‘One heck of a ride’: SpaceX launches astronauts into space
NASA calls flight its first ‘operational’ mission for a rocket and crew-vehicle system that was 10 years in the making.
SpaceX launched four astronauts on a flight to the International Space Station on Sunday, NASA’s first full-fledged mission to send a crew into orbit on board a privately owned spacecraft.
SpaceX’s newly designed Crew Dragon capsule, which the crew has dubbed Resilience, lifted off atop a SpaceX Falcon 9 rocket at 7:27pm eastern time (00:27 GMT on Monday) from NASA’s Kennedy Space Center in Cape Canaveral, Florida.
“That was one heck of a ride,” astronaut Mike Hopkins said from Crew Dragon to SpaceX mission control about an hour after liftoff. “There was a lot of smiles.”
Crew Dragon will gradually raise its orbit for the next 27 hours through a series of onboard thruster firings, aiming to dock at the International Space Station at 11pm eastern time on Monday (04:00 GMT).
An air leak caused an unexpected drop in capsule pressure less than two hours before launch, NASA officials said. But technicians said they conducted a successful leak check and the scheduled launch was still on.
The 27-hour ride to the space station, an orbiting laboratory some 250 miles (400 kilometres) above Earth was originally scheduled to begin on Saturday. But the launch was postponed for a day due to forecasts of gusty winds – remnants of Tropical Storm Eta – that would have made a return landing for the Falcon 9’s reusable booster stage difficult, NASA officials said.
The astronauts donned their custom white flight suits and arrived at the Kennedy Space Center launch pad on schedule at 4:30pm (21:30 GMT) in three white Tesla SUVs, flanked by NASA and SpaceX personnel.
SpaceX mission operator Jay Aranha, speaking from the company’s Hawthorne, California headquarters, told the crew to “have an amazing trip, and know that we are all for one”.

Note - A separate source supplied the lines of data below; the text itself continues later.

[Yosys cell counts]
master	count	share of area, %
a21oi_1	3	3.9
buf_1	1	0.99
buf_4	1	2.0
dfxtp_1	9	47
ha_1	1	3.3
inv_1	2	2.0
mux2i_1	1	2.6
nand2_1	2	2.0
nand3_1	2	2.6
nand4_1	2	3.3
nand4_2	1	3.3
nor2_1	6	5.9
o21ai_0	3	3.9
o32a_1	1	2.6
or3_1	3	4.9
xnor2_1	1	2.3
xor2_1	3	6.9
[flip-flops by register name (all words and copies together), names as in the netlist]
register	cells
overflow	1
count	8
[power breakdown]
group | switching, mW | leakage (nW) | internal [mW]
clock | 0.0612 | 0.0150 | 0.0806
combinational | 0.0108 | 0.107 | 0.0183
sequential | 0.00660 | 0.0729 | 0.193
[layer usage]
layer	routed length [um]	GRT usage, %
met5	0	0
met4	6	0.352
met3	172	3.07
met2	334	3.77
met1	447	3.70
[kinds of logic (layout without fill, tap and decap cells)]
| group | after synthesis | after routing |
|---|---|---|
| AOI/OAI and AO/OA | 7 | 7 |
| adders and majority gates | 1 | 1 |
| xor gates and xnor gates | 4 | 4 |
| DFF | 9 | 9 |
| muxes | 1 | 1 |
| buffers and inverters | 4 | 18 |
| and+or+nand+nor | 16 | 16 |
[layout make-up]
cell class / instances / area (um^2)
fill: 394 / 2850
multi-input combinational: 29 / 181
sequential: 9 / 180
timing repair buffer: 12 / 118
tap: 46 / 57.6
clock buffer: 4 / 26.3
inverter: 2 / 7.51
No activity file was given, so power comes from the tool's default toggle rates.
==> ./run.sh <==
#!/bin/bash
# OpenROAD 26Q1-2900-gdf79404cd8, Yosys 0.63+post, stock flow scripts
make -C /OpenROAD-flow-scripts/flow DESIGN_CONFIG=/design/flow/config.mk WORK_HOME=/design/flow/orfs finish
==> ./config.mk <==
export PLATFORM = sky130hd
export DESIGN_NAME = CRC
export DESIGN_NICKNAME = CRC
export VERILOG_FILES = /design/flow/design.v
export SDC_FILE = /design/flow/constraint.sdc
export NUM_CORES = 4
export LEC_CHECK = 1
export CORE_AREA = 10 10 92 92
export DIE_AREA = 0 0 102 102
==> ./constraint.sdc <==
current_design CRC

set clk_period 2.1
set clk_io_pct 0.2

create_clock -name clk0 -period $clk_period [get_ports {clk}]

set non_clock_inputs [all_inputs -no_clocks]
set_input_delay [expr $clk_period * $clk_io_pct] -clock clk0 $non_clock_inputs
set_output_delay [expr $clk_period * $clk_io_pct] -clock clk0 [all_outputs]
==> ./design.v <==
module CRC(
  input [7:0] data_in,
	input load,
  input crc_en,
  output [15:0] crc_out,
  input rst,
  input clk);
  reg [15:0] lfsr_q,lfsr_c;
  assign crc_out = lfsr_q;
  always @(*) begin
    lfsr_c[0] = lfsr_q[8] ^ lfsr_q[9] ^ lfsr_q[10] ^ lfsr_q[11] ^ lfsr_q[12] ^ lfsr_q[13] ^ lfsr_q[14] ^ lfsr_q[15] ^ data_in[0] ^ data_in[1] ^ data_in[2] ^ data_in[3] ^ data_in[4] ^ data_in[5] ^ data_in[6] ^ data_in[7];
    lfsr_c[1] = lfsr_q[9] ^ lfsr_q[10] ^ lfsr_q[11] ^ lfsr_q[12] ^ lfsr_q[13] ^ lfsr_q[14] ^ lfsr_q[15] ^ data_in[1] ^ data_in[2] ^ data_in[3] ^ data_in[4] ^ data_in[5] ^ data_in[6] ^ data_in[7];
    lfsr_c[2] = lfsr_q[8] ^ lfsr_q[9] ^ data_in[0] ^ data_in[1];
    lfsr_c[3] = lfsr_q[9] ^ lfsr_q[10] ^ data_in[1] ^ data_in[2];
    lfsr_c[4] = lfsr_q[10] ^ lfsr_q[11] ^ data_in[2] ^ data_in[3];
    lfsr_c[5] = lfsr_q[11] ^ lfsr_q[12] ^ data_in[3] ^ data_in[4];
    lfsr_c[6] = lfsr_q[12] ^ lfsr_q[13] ^ data_in[4] ^ data_in[5];
    lfsr_c[7] = lfsr_q[13] ^ lfsr_q[14] ^ data_in[5] ^ data_in[6];
    lfsr_c[8] = lfsr_q[0] ^ lfsr_q[14] ^ lfsr_q[15] ^ data_in[6] ^ data_in[7];
    lfsr_c[9] = lfsr_q[1] ^ lfsr_q[15] ^ data_in[7];
    lfsr_c[10] = lfsr_q[2];
    lfsr_c[11] = lfsr_q[3];
    lfsr_c[12] = lfsr_q[4];
    lfsr_c[13] = lfsr_q[5];
    lfsr_c[14] = lfsr_q[6];
    lfsr_c[15] = lfsr_q[7] ^ lfsr_q[8] ^ lfsr_q[9] ^ lfsr_q[10] ^ lfsr_q[11] ^ lfsr_q[12] ^ lfsr_q[13] ^ lfsr_q[14] ^ lfsr_q[15] ^ data_in[0] ^ data_in[1] ^ data_in[2] ^ data_in[3] ^ data_in[4] ^ data_in[5] ^ data_in[6] ^ data_in[7];
  end  
  always @(posedge clk, posedge rst) begin
    if(rst) begin
      lfsr_q <= {16{1'b1}};
    end
    else begin
			if(load) begin
      lfsr_q <= crc_en ? lfsr_c : lfsr_q;
    	end
		end
  end  
endmodule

Mission commander Mike Hopkins responded, saying “to all the people at NASA and SpaceX, by working together through these difficult times, you’ve inspired the nation the world.
“And now it’s time for us to do our part, Crew 1 for all,” Hopkins said.

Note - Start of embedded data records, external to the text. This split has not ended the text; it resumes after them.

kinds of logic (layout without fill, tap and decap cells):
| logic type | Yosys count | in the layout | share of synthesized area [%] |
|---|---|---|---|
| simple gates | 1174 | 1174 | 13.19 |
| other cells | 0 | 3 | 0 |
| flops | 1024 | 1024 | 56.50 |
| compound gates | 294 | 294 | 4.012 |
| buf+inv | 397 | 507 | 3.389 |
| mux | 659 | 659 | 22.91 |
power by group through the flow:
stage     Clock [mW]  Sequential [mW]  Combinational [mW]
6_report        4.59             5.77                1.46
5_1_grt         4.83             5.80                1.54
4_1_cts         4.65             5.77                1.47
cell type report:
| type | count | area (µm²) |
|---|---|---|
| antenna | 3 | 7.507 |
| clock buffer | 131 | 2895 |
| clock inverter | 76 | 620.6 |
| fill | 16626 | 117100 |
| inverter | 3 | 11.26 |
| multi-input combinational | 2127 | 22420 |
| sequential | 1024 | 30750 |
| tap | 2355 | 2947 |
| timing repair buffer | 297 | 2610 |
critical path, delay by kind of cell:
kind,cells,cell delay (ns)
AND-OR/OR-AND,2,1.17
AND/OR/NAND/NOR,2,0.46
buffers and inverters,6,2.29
**design.v**
```verilog
module flopenr #(parameter WIDTH=32)
(
    input logic clk,
    input logic reset_n,
    input logic [WIDTH-1:0] init,
    input logic wr_en,
    input logic [WIDTH-1:0] in,
    output logic [WIDTH-1:0] out
);
always_ff @(posedge clk)
    if(!reset_n)
        out <= init;
    else if(wr_en)
        out <= in;
endmodule
```
**run.sh**
```bash
#!/bin/bash
# OpenROAD 26Q1-2900-gdf79404cd8, Yosys 0.63+post, stock flow scripts
make -C /OpenROAD-flow-scripts/flow DESIGN_CONFIG=/design/flow/config.mk WORK_HOME=/design/flow/orfs finish
```
**constraint.sdc**
```tcl
current_design flopenr

set clk_period 2.3
set clk_io_pct 0.2

create_clock -name clk0 -period $clk_period [get_ports {clk}]

set non_clock_inputs [all_inputs -no_clocks]
set_input_delay [expr $clk_period * $clk_io_pct] -clock clk0 $non_clock_inputs
set_output_delay [expr $clk_period * $clk_io_pct] -clock clk0 [all_outputs]
```
**config.mk**
```make
export PLATFORM = sky130hd
export DESIGN_NAME = flopenr
export DESIGN_NICKNAME = flopenr
export VERILOG_FILES = /design/flow/design.v
export SDC_FILE = /design/flow/constraint.sdc
export NUM_CORES = 4
export LEC_CHECK = 1
export CORE_AREA = 10 10 100 100
export DIE_AREA = 0 0 110 110
```
==> datasheet_impl.txt <==
Summary of implementation characteristics

Parameter                              Value

Final timing
  Max-slew violation count    0
  Setup violators final    0
  FMAX    approximately 640 MHz
  Setup Total Neg Slack    0 ps
  Final Critical Period    approximately 1600 ps
  Actual transition at the worst max-transition pin    between 400 and 500 ps
  Final-report hold violation count    0
  Normalized max-slew margin    0.721
  Share of the clock period used by the worst path after layout    0.675
  Unrepaired setup endpoints after global routing    false

Pwr
  Worst-case vdd ir drop    ~0.00018 V
  Total power divided by cell area    approximately 550 mW/mm^2
  Leakage power of the design    slightly above 1 nW
  Combinational group share of total power    0.227
  Total power after layout    1.46 mW
  Clock power share    0.272
  Sequential Power Share    0.501
  Pint    about 1.2 mW
  Sw Pwr    about 270 uW
  Net Sw Frac    0.185

Clocking
  Count of clock tree sinks    32
  # H-tree levels    2
  Number of hold buffers added after CTS    0
  Cells resized by post-CTS repair    0
  Inserted Clock Buffers    5
  TritonCTS clock tree    done
  Maximum buffer depth of the clock tree    2
  Root buffer selected by CTS    clkbuf_8
  Clock Pin Slew Worst Setup and Hold Paths    roughly 60 ps
  Post-CTS repair timing setup buffer count    0

Setup path
  Worst path bufs/invs    1
  Ordered cell list for the critical path    clkdlybuf4s50_1
  Worst Setup Path Type    reg -> out
  Arrival time of the worst setup path    1090 ps
  Startpoint type of the worst setup path    flip-flop
  Critical path data required time    around 1800 ps
  Largest driver fanout on the critical path    1
  CP delay by family, top    buffers and inverters
  Largest stage delay, worst path    470 ps
  Library cell contributing the largest single delay on the critical path    clkdlybuf4s50_1
  Type of destination of the critical path    output pin

Placement
  Tally of buffers added on design ports    ~100
  Inst Count DP    ~270
  Final RePlAce weighted congestion    0.778
  Standard cell area after detailed placement    roughly 0.0026 sq mm

Final layout
  Largest regs    out (32)
  Final Cell Area    roughly 0.0027 sq mm
  Filler instances    between 700 and 800
  Area growth from synthesis to layout    77.1%
  Largest register FFs    32
  Fraction of layout cells with a size suffix above 1    0.241
  Most flop-heavy register    out
  Post-route insts no fill    between 200 and 300

Route
  Routed via count divided by cell count    around 3.5
  Residual antenna-violating net count after detailed routing    0
  DRC violation count after routing    0
  Wire per inst    15.0 um
  DRT Wirelength    between 4000 and 5000 um
  Initial drt markers    21
  DR pass1 iterations    4
  Diodes inserted    0
  Via Count    ~960

Floorplanning
  Die outline height    between 100 and 150 um
  Std-Cell Core Area    around 0.0078 sq mm
  Die Outline Area    roughly 0.012 sq mm
  Number of top-level design ports    99
  Core Rows    32
  Die Wd    roughly 110 um
  Fp_density    0.193

Synth
  Post-synthesis cell count from yosys    69
  Area figure in the yosys stat output    0.00151 sq mm
  #FFs+latches synth    32
  Number of instances in the synthesized netlist    ~69
  Mean instance size in the synthesized netlist    approximately 22 sq um
  Area share of the largest cell type after synthesis    0.637
  Main area contributors    edfxtp_1 (64%), mux2_4 (29%), buf_12 (4.0%), mux2_2 (2.2%), buf_6 (0.75%)
  Post-synthesis instance area    roughly 0.0015 sq mm
  Seq share, synth    0.637
  Yosys Warn Count    1
  Synth unique cells    6
  Area leader, netlist    edfxtp_1

Global route
  Number of antenna violations at the first check in global routing    0
  Global-route wire length before repair    ~6000 um
  Number of global-route vias before repair    between 1000 and 1500
  Global Route Usage Sum    0.0650
  Global route overflow    0
  Pin count of the biggest net entering global routing    20

Run status
  Outcome    completed

Flow run
  Count of max-cap constraint violations    0
  Number of logged tool warnings    25

Min path
  Class of the tightest hold or removal check    in -> reg
final timing paths:
path	startpoint	endpoint	slack, ps	depth (start not counted)
worst max-delay path	out[29]	out[29]	750	1
worst min-delay path	reset_n	out[13]	760	2
power groups by stage:
stage	Clock, mW	Combinational (mW)	Sequential [mW]
CTS	0.423	0.342	0.734
global route	0.444	0.358	0.738
finish	0.398	0.331	0.733
metrics by stage:
stage | worst slack (ps) | utilization | hold WS, ps
after floorplan | 419 | - | 677
after global routing | 685 | 0.342 | 776
after CTS | 713 | 0.342 | 763
after global placement | 476 | 0.332 | 1060
after detailed placement | 472 | 0.332 | 1060
final | 747 | 0.342 | 762
metal layers:
layer / global-route usage / up-vias / part of all wire
li1: - / 474 / -
met4: 0.0102 / 0 / 0.015
met3: 0.0264 / 4 / 0.12
met2: 0.107 / 57 / 0.47
met5: 0 / - / 0
met1: 0.0810 / 429 / 0.40
logic make-up after synthesis:
group | synth area share
DFF | 0.637
and+or+nand+nor | 0.00415
muxes | 0.311
buffers and inverters | 0.0473
layout make-up:
type	instances	area [sq um]	area share
clock buffers	7	76.3	0.0286
clock inverters	1	3.75	0.00141
multi-input cells	33	478	0.179
flip-flops and latches	32	961	0.360
well taps	102	128	0.0478
repair buffers	101	1020	0.383
placed cells by master, fill, tap and decap left out:
master	synthesis	routed
mux2_4	29	29
mux2_2	3	3
buf_12	3	2
buf_4	0	1
clkbuf_1	0	2
clkinv_1	0	1
buf_2	0	1
clkbuf_8	0	5
edfxtp_1	32	32
nand2b_2	0	1
clkdlybuf4s50_1	0	97
synthesized netlist by cell type:
cell      count
mux2_2        3
buf_12        3
mux2_4       29
nand2b_1      1
edfxtp_1     32
buf_6         1
Power is estimated from default activity; no workload was simulated.
### /design/flow/design.v
module priority_alg #(
   parameter XREQ_SIZE = 4
)(
   input                           clock,
   input                           reset,
   input          [XREQ_SIZE-1:0]  req,
   input          [XREQ_SIZE-1:0]  rel,
   output logic   [XREQ_SIZE-1:0]  response
);
logic [XREQ_SIZE-1:0][XREQ_SIZE-1:0] local_priority;
logic [XREQ_SIZE-1:0][XREQ_SIZE-1:0] next_priority;
logic [XREQ_SIZE-1:0][XREQ_SIZE-1:0] actual_priority;
logic [XREQ_SIZE-1:0][XREQ_SIZE-1:0] default_priority;
logic [XREQ_SIZE-1:0] winner;
logic [XREQ_SIZE-1:0] next_winner;
   wor   [XREQ_SIZE-1:0] or_priority;
logic won;
   assign default_priority[0] = 0;
   generate
      for (genvar j = 1; j < XREQ_SIZE; ++j) begin
         assign default_priority[j] = (1 << (j-1)) + default_priority[j-1];
      end
   endgenerate
   generate
      for (genvar j = 0; j < XREQ_SIZE; ++j) begin
         assign or_priority = actual_priority[j];
      end
   endgenerate
assign response = winner;
always_comb begin
   next_priority = local_priority;
   next_winner = winner;
   won = 0;
   for (int i = 0; i < XREQ_SIZE; ++i) begin
      actual_priority[i] = req[i] ? local_priority[i] : 0;
   end
   if ((winner == 0) || |(winner & rel)) begin
      won = |(~or_priority & req);
   end
   if (won) begin
      for (int i = 0; i < XREQ_SIZE; ++i) begin
         if (~or_priority[i] & req[i]) begin
            next_winner[i] = 1;
         end else begin
            next_winner[i] = 0;
         end
      end
      for (int i = 0; i < XREQ_SIZE; ++i) begin
         if (~or_priority[i] & req[i]) begin
            next_priority[i] = 0;
         end else begin
            next_priority[i] = local_priority[i] | next_winner;
         end
      end
   end else if (|(winner & rel)) begin
      next_winner = 0;
   end
end
always_ff @(posedge clock or posedge reset) begin
   if (reset) begin
      local_priority <= default_priority;
      winner <= 0;
   end else begin
      local_priority <= next_priority;
      winner <= next_winner;
   end
end
endmodule
==> flow/run.sh <==
#!/bin/bash
# OpenROAD 26Q1-2900-gdf79404cd8, Yosys 0.63+post, stock flow scripts
make -C /OpenROAD-flow-scripts/flow DESIGN_CONFIG=/design/flow/config.mk WORK_HOME=/design/flow/orfs finish
==> flow/config.mk <==
export PLATFORM = sky130hd
export DESIGN_NAME = column_left
export DESIGN_NICKNAME = column_left
export VERILOG_FILES = /design/flow/design.v
export SDC_FILE = /design/flow/constraint.sdc
export NUM_CORES = 4
export LEC_CHECK = 1
export CORE_AREA = 10 10 203 203
export DIE_AREA = 0 0 213 213
==> flow/constraint.sdc <==
current_design column_left

set clk_period 1.0
set clk_io_pct 0.2

create_clock -name clk0 -period $clk_period

set non_clock_inputs [all_inputs -no_clocks]
set_input_delay [expr $clk_period * $clk_io_pct] -clock clk0 $non_clock_inputs
set_output_delay [expr $clk_period * $clk_io_pct] -clock clk0 [all_outputs]
==> flow/design.v <==
module switch_m #(
   parameter XDATA_SIZE = 64
)(
   input       [1:0][XDATA_SIZE-1:0]            in,
   input                                        switch,
   output      [1:0][XDATA_SIZE-1:0]            out
);
assign out[0] = switch==1'b0 ? in[0] : in[1];
assign out[1] = switch==1'b1 ? in[0] : in[1];
endmodule
module column_left #(
   parameter XREQ_SIZE = 4,
   parameter XDATA_SIZE = 64
)(
   input        [XREQ_SIZE-1:0][XDATA_SIZE-1:0] in,
   input        [XREQ_SIZE/2-1:0]               switch_sel,
   output logic [XREQ_SIZE-1:0][XDATA_SIZE-1:0] out
);
wire [XREQ_SIZE-1:0][XDATA_SIZE-1:0] rea_data;
switch_m #(.XDATA_SIZE(XDATA_SIZE))
   data_s[XREQ_SIZE/2-1:0] (
      .in         (in),
      .switch     (switch_sel),
      .out        (rea_data)
);
genvar i;
generate 
   for (i = 0; i < XREQ_SIZE/2; ++i) begin
      assign out[i] = rea_data[i*2];
      assign out[i+XREQ_SIZE/2] = rea_data[i*2+1];
   end
endgenerate
endmodule
module column_right #(
   parameter XREQ_SIZE = 4,
   parameter XDATA_SIZE = 64
)(
   input        [XREQ_SIZE-1:0][XDATA_SIZE-1:0] in,
   input        [XREQ_SIZE/2-1:0]               switch_sel,
   output logic [XREQ_SIZE-1:0][XDATA_SIZE-1:0] out
);
wire [XREQ_SIZE-1:0][XDATA_SIZE-1:0] rea_data;
switch_m #(.XDATA_SIZE(XDATA_SIZE))
   data_s[XREQ_SIZE/2-1:0] (
      .in         (in),
      .switch     (switch_sel),
      .out        (rea_data)
);
genvar i;
generate 
   for (i = 0; i < XREQ_SIZE/2; ++i) begin
      assign out[i*2] = rea_data[i];
      assign out[i*2+1] = rea_data[i+XREQ_SIZE/2];
   end
endgenerate
endmodule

US Vice-President Mike Pence attended the launch and said beforehand that under President Donald Trump, America had “renewed our commitment to lead in human space exploration”.

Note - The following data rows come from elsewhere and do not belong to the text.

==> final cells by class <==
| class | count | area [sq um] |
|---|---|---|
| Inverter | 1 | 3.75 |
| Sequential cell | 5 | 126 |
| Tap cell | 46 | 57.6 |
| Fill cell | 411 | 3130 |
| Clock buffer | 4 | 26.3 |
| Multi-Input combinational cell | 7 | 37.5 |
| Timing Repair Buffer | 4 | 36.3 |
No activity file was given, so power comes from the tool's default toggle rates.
### flow/config.mk
export PLATFORM = sky130hd
export DESIGN_NAME = sequence_detector_mealy
export DESIGN_NICKNAME = sequence_detector_mealy
export VERILOG_FILES = /design/flow/design.v
export SDC_FILE = /design/flow/constraint.sdc
export NUM_CORES = 4
export LEC_CHECK = 1
export CORE_AREA = 10 10 70 70
export DIE_AREA = 0 0 80 80
### flow/constraint.sdc
current_design sequence_detector_mealy

set clk_period 1.5
set clk_io_pct 0.2

create_clock -name clk0 -period $clk_period [get_ports {clk}]

set non_clock_inputs [all_inputs -no_clocks]
set_input_delay [expr $clk_period * $clk_io_pct] -clock clk0 $non_clock_inputs
set_output_delay [expr $clk_period * $clk_io_pct] -clock clk0 [all_outputs]
### flow/design.v
`timescale 1ns / 1ps
module sequence_detector_mealy (
    input clk,
    input rst,
    input in,
    output reg detected
);
    parameter S0 = 2'b00,
              S1 = 2'b01,
              S2 = 2'b10,
              S3 = 2'b11;
    reg [1:0] current_state, next_state;
    always @(posedge clk or posedge rst) begin
        if (rst)
            current_state <= S0;
        else
            current_state <= next_state;
    end
    always @(*) begin
        detected = 1'b0;            
        next_state = current_state;
        case (current_state)
            S0: begin
                if (in)
                    next_state = S1;
            end
            S1: begin
                if (in)
                    next_state = S1;
                else
                    next_state = S2;
            end
            S2: begin
                if (in)
                    next_state = S3;
                else
                    next_state = S0;
            end
            S3: begin
                if (in) begin
                    detected = 1'b1;    
                    next_state = S1;    
                end else
                    next_state = S2;
            end
        endcase
    end
endmodule
### flow/run.sh
#!/bin/bash
# OpenROAD 26Q1-2900-gdf79404cd8, Yosys 0.63+post, stock flow scripts
make -C /OpenROAD-flow-scripts/flow DESIGN_CONFIG=/design/flow/config.mk WORK_HOME=/design/flow/orfs finish
==> run notes <==
run metrics: result of the run finished, final reports clean, total vias in the final route 99, Worst EP required 1200 ps, slowest CP cell dfrtp_1, Max rail drop VDD 0.123 mV, share of the cycle needed by the critical path after routing 0.877, via count of the first global-routing pass 122, Layout Skew 6.58 ps, Setup Viol. Count Final 0, core utilization before placement 0.0432, crit path launch type register, Post-Place Cell Area 243 µm², final number of max-transition violations 0, power per standard cell area 962 mW/mm², final RePlAce weighted congestion 0.569, number of ports placed on the die boundary 4, Post-synth top cells dfrtp_1, o21ba_2, maximum number of pins on one net before global-route repair 5, Max Freq 760 MHz, main flop type after synthesis dfrtp_1, Mapped Cells 10, Setup Crit Path Kind reg -> out, chip width 80 µm, number of instances in the placed design 60, total wirelength of the detailed-routed design 303 µm, ratio of cells with drive above 1 in the final layout 0.474, number of clock sinks 4, growth of design area from synthesis to finish 85.6%, TritonCTS clock tree built, die footprint 0.00640 mm², number of flip-flops in the largest register 4, top register by number of flip-flops current_state, Largest regs current_state: 4 flops, Critical Path Fanout Max 2, average via count per standard cell 1.52, count of instantiated cells in the yosys netlist 10, sequential cell area 101 µm², Hold WC Path Type in -> async, source-to-sink clock delay at the later pin of the worst-skew pair 230 ps, Die Y-Extent 80 µm, top cells by area in the synthesized netlist dfrtp_1, dfstp_2, o21ba_2, shortest clock period the worst path allows after layout 1320 ps, detailed-route wire length per cell 4.66 µm, count of unresolved DRC violations after routing 0, slew of the pin with the lowest slew margin 139 ps, number of nets with antenna violations after routing 0, headroom to the max-slew limit 0.907, cells traversed along the worst timing path and2_2, dlygate4sd2_1, Antenna Diode Count 0, leak pwr 0.115 nW, Post-Place Setup Slack -171 ps, Mapped Area 148 µm², overflow left after global routing 0, Post-Synthesis Mean Instance Area 14.8 µm², clock slew at reported path FFs 40 ps, number of placement rows 21, Non-Filler Instances 65, All-Layer GR Usage 0.0111, Worst Setup End Kind primary output, cell taking the most area after synthesis dfrtp_1, post-synthesis chip area from yosys 148 µm², Iteration-0 DRC Markers 8, OpenROAD warning count 25, filler instances 409, flop and latch count out of synthesis 4, initial antenna violation count 0, share of flip-flops with an asynchronous set or reset 1.00, Crit path arrival time 1020 ps, CTS HTree Levels 1, DR pass1 iterations 2, tally of max-capacitance violations 0, combinational gate area 42.5 µm², final sum of negative setup slack 0 ps, RSZ-0062 raised after global routing no, first-pass GRT wire length 510 µm, worst stage delay on the critical path 370 ps, fraction of synthesized cell area taken by the top area cell type 0.508, distinct cell type count after synthesis 7, total of warnings raised by yosys 1, total of buffers placed on input and output ports 3, post-layout utilization of the core 0.0802, Inserted Clock Buffers 3, final worst-path setup slack 184 ps, number of flops mapped to enable cells by yosys 0, count of final hold-check violations 0, number of buffers added to fix hold violations after cts 0, Non-Filler Cell Area, Final 274 µm², count leader, synth dfrtp_1, CTS max path bufs 2, Core Footprint 0.00342 mm², register area share after synthesis 0.686, CTS root buffer clkbuf_4
power by group:
group	switching [mW]	internal [mW]	total [mW]
clock network	0.0451	0.0999	0.145
registers	0	0.109	0.109
logic	0.00380	0.00636	0.0102
kinds of logic (layout without fill, tap and decap cells):
logic type / after synthesis / count (layout) / synth area share
AOI/OAI and AO/OA: 3 / 3 / 0.195
buffers and inverters: 1 / 10 / 0.0254
DFF: 4 / 4 / 0.686
and+or+nand+nor: 2 / 2 / 0.0933
worst max-delay path, delay by kind of cell (launching register included):
family,cells,cell delay (ps)
buf+inv,1,230
simple gates,1,180
flops,1,370
cell usage in the layout (no fill, tap or decap):
cell type,n
clkbuf_4,3
dfrtp_1,3
o21ba_2,2
dlygate4sd2_1,2
buf_4,2
o31a_1,1
and2_1,1
and2_2,1
inv_1,1
clkbuf_1,1
dfstp_2,1
clkdlybuf4s50_1,1
final timing paths:
check                                           startpoint                          to  slack (ps)  depth (start not counted)
min in group clk0               current_state[1]$_DFF_PP0_  current_state[3]$_DFF_PP0_         490                          1
worst max register to register  current_state[3]$_DFF_PP0_  current_state[2]$_DFF_PP0_         590                          2
worst min-delay path                                   rst  current_state[3]$_DFF_PP0_         240                          2
worst max-delay path            current_state[3]$_DFF_PP0_                    detected         180                          2
worst min register to register  current_state[1]$_DFF_PP0_  current_state[3]$_DFF_PP0_         490                          1
max in group asynchronous                              rst  current_state[0]$_DFF_PP1_        1040                          2
what timing repair did:
| action | 4_1_cts | 5_1_grt |
|---|---|---|
| buffers inserted | 1 | 0 |
| setup endpoints to repair | 1 | 0 |
| gates resized | 2 | 0 |
final cells by class:
cell class              count  share of cell area
clock buffers               4              0.0959
inverters                   1              0.0137
multi-input cells           5               0.155
flip-flops and latches      4               0.370
well taps                  46               0.210
repair buffers              5               0.155
metrics by stage:
stage / total power [mW] / hold WS [ps]
3_3_place_gp: 0.121 / 466
2_1_floorplan: 0.113 / 65.4
5_1_grt: 0.293 / 228
6_report: 0.264 / 237
3_5_place_dp: 0.121 / 478
4_1_cts: 0.274 / 231
layer usage:
layer  track usage  share of wire
met4       0.00880          0.020
met2        0.0128           0.42
met5             0              0
met1       0.00935           0.35
met3        0.0148           0.20
Power and IR drop assume default switching activity.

President-elect Joe Biden tweeted his congratulations, saying the launch was “a testament to the power of science”.
NASA is calling the flight its first “operational” mission for a rocket and crew-vehicle system that was 10 years in the making. It represents a new era of commercially developed spacecraft – owned and operated by a private entity rather than NASA – for sending Americans into orbit.
A trial flight of the SpaceX Crew Dragon in August, carrying just two astronauts to and from the space station, marked NASA’s first human space mission to be launched from US soil in nine years, following the end of the space shuttle programme in 2011. In the intervening years, US astronauts have had to hitch rides into orbit on board Russia’s Soyuz spacecraft.
The Resilience crew includes commander Mike Hopkins and two fellow NASA astronauts, mission pilot Victor Glover and physicist Shannon Walker. They were joined by Japanese astronaut Soichi Noguchi, making his third trip to space after previously flying on the US shuttle in 2005 and Soyuz in 2009.
Musk, the billionaire SpaceX chief executive who is also CEO of the electric carmaker and battery manufacturer Tesla Inc will likely not have watched the liftoff from the Kennedy Space Center launch control room, NASA officials said. Musk said on Saturday he “most likely” has a moderate case of COVID-19.
SpaceX and NASA have conducted contact-tracing and determined that Musk had not come into contact with anyone who interacted with the astronauts.
“Our astronauts have been in quarantine for weeks and they should not have had contact with anybody,” NASA Administrator Jim Bridenstine said on Friday. “They should be in good shape.”
NASA contracted SpaceX and Boeing in 2014 to develop competing space capsules aimed at replacing its shuttle programme and weaning the US off dependence on Russian rockets to send astronauts to space.